Muscle mTORC1 suppression by IL-6 during cancer cachexia: a role for AMPK

Abstract

Although catabolic signaling has a well-established role in muscle wasting during cancer cachexia, the suppression of anabolic signaling also warrants further investigation. In cachectic tumor-bearing mice, circulating IL-6 levels are associated with suppressed muscle protein synthesis and mTORC1 signaling. We have found AMPK and IGF-I/insulin signaling, two well-known regulators of the mammalian target of rapamycin (mTOR), are altered with the progression of cachexia. How IL-6 can induce suppression of mTORC1 signaling remains to be established. The purpose of this study was to examine mTOR complex 1 (mTORC1) activation and regulation by IL-6 during cancer cachexia. IL-6 effects on mTOR activation were examined in Apc(Min/+) mouse skeletal muscle and C2C12 myotubes.

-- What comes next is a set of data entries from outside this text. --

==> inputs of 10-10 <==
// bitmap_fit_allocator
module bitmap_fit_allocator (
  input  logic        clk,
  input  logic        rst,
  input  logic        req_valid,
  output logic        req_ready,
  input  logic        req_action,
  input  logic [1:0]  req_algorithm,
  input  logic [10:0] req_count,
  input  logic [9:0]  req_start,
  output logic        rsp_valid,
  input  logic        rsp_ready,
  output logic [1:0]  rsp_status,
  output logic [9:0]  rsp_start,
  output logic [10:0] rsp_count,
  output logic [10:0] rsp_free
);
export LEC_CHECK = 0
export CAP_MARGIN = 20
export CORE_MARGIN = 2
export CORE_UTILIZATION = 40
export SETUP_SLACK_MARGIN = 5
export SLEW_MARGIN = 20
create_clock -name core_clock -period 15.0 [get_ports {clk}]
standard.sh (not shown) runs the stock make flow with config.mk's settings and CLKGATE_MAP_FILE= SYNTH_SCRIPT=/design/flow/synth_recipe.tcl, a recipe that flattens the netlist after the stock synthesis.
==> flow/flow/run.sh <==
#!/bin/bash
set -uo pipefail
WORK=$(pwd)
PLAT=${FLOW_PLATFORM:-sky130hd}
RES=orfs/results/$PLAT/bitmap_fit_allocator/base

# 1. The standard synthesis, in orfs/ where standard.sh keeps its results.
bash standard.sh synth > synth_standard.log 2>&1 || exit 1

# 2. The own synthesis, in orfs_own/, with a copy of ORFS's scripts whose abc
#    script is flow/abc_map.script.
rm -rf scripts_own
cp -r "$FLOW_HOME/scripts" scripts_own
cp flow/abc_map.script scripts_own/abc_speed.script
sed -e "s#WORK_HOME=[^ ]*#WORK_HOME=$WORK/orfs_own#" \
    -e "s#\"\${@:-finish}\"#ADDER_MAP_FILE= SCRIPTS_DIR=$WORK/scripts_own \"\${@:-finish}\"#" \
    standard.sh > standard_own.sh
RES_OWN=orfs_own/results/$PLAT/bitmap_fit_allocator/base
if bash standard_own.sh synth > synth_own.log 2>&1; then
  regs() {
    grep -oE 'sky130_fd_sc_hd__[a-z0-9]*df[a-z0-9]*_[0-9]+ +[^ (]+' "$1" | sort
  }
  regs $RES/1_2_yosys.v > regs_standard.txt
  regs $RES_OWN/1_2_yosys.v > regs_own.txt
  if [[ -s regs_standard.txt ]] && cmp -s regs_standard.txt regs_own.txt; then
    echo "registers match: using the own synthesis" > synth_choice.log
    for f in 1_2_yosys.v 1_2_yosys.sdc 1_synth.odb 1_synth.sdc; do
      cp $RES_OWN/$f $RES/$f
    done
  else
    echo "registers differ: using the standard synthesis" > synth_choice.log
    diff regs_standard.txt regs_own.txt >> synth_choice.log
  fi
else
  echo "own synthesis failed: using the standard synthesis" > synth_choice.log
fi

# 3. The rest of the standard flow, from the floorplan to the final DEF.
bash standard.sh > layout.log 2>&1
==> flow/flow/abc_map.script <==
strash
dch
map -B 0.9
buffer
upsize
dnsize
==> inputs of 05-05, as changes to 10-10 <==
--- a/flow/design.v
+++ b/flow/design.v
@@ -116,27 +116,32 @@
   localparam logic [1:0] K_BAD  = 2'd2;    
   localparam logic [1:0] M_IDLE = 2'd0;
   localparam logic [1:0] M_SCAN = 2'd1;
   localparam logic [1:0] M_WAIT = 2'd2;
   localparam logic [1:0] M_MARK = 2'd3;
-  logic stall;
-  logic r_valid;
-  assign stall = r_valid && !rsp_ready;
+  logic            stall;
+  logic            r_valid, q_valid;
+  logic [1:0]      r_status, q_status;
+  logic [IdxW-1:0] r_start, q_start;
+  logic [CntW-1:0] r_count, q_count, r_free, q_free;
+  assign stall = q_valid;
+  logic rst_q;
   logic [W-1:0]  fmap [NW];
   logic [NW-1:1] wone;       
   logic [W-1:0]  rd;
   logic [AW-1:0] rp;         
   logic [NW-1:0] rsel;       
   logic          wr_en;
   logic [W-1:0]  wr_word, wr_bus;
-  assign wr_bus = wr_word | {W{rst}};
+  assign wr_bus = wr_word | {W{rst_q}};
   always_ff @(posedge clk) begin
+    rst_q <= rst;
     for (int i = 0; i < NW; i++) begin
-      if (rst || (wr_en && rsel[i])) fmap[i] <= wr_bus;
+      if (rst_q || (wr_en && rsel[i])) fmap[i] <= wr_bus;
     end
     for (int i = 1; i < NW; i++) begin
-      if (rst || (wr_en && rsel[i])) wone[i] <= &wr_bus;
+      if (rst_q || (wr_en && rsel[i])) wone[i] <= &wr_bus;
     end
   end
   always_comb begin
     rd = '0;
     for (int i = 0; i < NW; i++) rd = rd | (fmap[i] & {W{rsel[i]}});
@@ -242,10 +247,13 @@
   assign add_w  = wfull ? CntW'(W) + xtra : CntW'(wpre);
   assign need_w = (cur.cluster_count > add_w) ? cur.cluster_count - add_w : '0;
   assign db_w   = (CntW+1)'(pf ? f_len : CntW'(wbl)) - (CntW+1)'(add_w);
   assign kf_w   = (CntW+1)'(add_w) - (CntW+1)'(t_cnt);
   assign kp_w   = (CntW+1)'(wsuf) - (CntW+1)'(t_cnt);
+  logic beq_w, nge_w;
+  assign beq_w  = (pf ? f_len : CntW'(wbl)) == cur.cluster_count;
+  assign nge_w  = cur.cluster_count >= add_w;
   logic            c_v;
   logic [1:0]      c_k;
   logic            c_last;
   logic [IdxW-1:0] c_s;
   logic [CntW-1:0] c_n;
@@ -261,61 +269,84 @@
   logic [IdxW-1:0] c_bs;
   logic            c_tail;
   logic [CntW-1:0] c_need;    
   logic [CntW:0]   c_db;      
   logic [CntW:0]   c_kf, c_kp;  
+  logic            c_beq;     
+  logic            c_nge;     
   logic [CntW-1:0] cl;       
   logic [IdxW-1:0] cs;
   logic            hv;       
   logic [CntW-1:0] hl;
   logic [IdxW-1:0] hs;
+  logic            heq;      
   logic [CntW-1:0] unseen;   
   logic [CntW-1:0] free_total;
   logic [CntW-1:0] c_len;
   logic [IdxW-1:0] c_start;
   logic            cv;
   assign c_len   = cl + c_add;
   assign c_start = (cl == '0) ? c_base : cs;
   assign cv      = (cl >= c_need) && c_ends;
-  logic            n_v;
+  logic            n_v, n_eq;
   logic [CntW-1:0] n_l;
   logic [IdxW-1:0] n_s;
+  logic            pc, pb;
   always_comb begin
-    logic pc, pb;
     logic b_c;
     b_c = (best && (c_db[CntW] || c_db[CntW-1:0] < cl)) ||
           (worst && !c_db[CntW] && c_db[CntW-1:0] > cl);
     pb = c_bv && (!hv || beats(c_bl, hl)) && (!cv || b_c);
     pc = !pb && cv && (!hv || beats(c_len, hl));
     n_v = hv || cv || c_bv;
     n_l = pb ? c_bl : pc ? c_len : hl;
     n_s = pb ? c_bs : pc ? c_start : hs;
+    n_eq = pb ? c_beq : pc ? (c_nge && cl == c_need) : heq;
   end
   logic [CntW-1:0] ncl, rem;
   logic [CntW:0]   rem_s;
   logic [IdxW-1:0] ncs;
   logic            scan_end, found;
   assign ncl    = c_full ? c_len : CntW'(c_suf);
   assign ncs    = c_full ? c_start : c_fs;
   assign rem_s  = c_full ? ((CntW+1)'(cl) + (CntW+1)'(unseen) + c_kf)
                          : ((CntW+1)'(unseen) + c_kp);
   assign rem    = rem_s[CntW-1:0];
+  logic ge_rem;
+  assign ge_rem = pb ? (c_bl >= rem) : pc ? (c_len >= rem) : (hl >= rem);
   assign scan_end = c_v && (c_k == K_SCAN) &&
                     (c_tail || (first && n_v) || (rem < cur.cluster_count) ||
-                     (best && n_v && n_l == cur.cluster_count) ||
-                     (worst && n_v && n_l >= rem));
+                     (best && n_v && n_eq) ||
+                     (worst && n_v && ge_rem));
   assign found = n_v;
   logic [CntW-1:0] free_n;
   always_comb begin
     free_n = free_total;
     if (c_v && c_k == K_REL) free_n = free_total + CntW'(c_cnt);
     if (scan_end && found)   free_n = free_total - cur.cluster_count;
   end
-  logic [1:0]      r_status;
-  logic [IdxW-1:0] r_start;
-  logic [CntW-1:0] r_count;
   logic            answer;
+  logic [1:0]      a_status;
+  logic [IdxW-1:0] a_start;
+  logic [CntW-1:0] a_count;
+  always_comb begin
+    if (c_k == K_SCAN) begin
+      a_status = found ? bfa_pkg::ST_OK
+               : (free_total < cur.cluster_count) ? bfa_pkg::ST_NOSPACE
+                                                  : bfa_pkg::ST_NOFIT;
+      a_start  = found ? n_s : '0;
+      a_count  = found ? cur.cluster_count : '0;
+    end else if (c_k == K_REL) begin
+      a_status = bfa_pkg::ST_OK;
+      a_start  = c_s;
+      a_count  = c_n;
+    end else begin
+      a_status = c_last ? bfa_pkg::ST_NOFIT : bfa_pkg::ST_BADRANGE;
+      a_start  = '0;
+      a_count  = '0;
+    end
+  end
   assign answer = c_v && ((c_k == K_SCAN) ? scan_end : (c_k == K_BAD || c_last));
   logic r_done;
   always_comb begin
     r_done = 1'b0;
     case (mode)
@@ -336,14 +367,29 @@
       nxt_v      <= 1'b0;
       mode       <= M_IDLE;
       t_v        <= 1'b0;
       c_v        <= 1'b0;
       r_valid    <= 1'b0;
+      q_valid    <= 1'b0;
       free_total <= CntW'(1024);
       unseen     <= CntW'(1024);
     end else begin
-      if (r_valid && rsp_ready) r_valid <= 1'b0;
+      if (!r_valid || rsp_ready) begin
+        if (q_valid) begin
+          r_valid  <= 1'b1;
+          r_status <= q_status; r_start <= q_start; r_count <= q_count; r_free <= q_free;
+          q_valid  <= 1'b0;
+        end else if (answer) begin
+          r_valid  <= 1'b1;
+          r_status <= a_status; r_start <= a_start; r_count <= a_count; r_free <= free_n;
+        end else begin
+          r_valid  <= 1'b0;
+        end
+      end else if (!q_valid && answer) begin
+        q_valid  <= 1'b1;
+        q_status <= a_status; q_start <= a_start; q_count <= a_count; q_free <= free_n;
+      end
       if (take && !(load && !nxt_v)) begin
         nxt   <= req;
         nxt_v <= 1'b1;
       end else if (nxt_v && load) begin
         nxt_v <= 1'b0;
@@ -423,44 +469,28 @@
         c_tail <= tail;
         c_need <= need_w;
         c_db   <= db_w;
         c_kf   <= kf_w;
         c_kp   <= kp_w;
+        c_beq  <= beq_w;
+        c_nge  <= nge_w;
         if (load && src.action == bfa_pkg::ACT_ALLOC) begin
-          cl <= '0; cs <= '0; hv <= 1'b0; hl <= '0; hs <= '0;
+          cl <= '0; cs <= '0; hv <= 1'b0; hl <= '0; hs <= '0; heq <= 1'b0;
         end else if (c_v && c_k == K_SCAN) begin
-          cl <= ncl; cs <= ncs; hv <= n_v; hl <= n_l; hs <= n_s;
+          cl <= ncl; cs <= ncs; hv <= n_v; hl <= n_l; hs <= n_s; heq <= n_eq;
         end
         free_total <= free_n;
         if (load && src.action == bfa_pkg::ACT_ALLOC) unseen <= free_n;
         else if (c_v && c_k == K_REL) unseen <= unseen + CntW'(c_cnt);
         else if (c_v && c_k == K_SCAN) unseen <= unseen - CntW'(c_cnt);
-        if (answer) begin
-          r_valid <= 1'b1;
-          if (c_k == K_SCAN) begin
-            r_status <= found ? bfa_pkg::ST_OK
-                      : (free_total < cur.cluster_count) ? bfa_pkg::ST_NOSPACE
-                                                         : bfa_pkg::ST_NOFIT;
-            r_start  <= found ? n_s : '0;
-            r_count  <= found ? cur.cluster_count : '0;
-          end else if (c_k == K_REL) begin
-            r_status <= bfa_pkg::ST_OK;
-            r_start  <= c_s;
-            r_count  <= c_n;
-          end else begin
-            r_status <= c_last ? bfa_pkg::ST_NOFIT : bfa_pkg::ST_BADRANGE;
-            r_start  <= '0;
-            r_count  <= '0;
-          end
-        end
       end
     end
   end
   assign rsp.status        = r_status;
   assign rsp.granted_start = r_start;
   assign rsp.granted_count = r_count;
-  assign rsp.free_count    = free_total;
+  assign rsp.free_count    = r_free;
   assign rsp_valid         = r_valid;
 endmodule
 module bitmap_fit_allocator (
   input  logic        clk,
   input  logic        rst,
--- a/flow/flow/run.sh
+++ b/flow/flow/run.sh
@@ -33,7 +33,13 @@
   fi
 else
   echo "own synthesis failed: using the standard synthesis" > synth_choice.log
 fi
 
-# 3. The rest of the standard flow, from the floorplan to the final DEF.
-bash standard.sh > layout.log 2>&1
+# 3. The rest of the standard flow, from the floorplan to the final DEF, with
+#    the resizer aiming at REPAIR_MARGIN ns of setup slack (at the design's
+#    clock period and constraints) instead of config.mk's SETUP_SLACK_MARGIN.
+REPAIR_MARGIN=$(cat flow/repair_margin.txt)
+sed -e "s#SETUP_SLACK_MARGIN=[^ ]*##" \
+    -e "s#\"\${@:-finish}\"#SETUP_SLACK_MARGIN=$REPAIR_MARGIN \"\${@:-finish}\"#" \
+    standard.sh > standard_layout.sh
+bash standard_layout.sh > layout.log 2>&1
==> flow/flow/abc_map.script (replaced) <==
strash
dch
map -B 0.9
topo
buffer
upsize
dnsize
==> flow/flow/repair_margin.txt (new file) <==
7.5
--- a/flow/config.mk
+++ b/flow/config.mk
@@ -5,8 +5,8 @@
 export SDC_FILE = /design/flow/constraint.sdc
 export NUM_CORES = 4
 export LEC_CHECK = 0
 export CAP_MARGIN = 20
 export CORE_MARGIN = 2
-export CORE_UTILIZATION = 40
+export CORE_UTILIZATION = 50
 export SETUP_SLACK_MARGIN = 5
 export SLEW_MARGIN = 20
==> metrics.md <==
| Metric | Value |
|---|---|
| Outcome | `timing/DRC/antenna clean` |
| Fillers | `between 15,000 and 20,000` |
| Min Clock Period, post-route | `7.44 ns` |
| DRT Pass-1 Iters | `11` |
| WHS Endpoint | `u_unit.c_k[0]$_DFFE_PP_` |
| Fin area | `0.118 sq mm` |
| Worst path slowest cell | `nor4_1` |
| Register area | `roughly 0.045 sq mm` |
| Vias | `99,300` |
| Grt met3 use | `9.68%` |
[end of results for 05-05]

Systemic IL-6 overexpression in Apc(Min/+) mice produced a dose-dependent suppression of mTOR signaling that corresponded to induction of STAT3 and AMPK phosphorylation. This result was also evident in IL-6-treated myotubes. Basal mTOR activation and mTOR responsiveness to glucose administration were suppressed in cachectic skeletal muscle. However, insulin induction of mTOR activity was maintained in IL-6-treated myotubes. Whereas IL-6 suppression of myotube mTOR activity was rescued by AMPK inhibition, inhibition of STAT3 signaling was not sufficient to rescue IL-6 suppression of mTOR activity. Last, treadmill exercise training was able to prevent IL-6-induced inhibition of mTOR signaling in Apc(Min/+) mice independently of activated STAT. In conclusion, we report dose-dependent suppression of mTOR activity by IL-6 and suppressed mTOR responsiveness to glucose administration in Apc(Min/+) mice. IL-6 suppression of mTOR activity was dependent on AMPK activation and independent of STAT signaling in myotubes.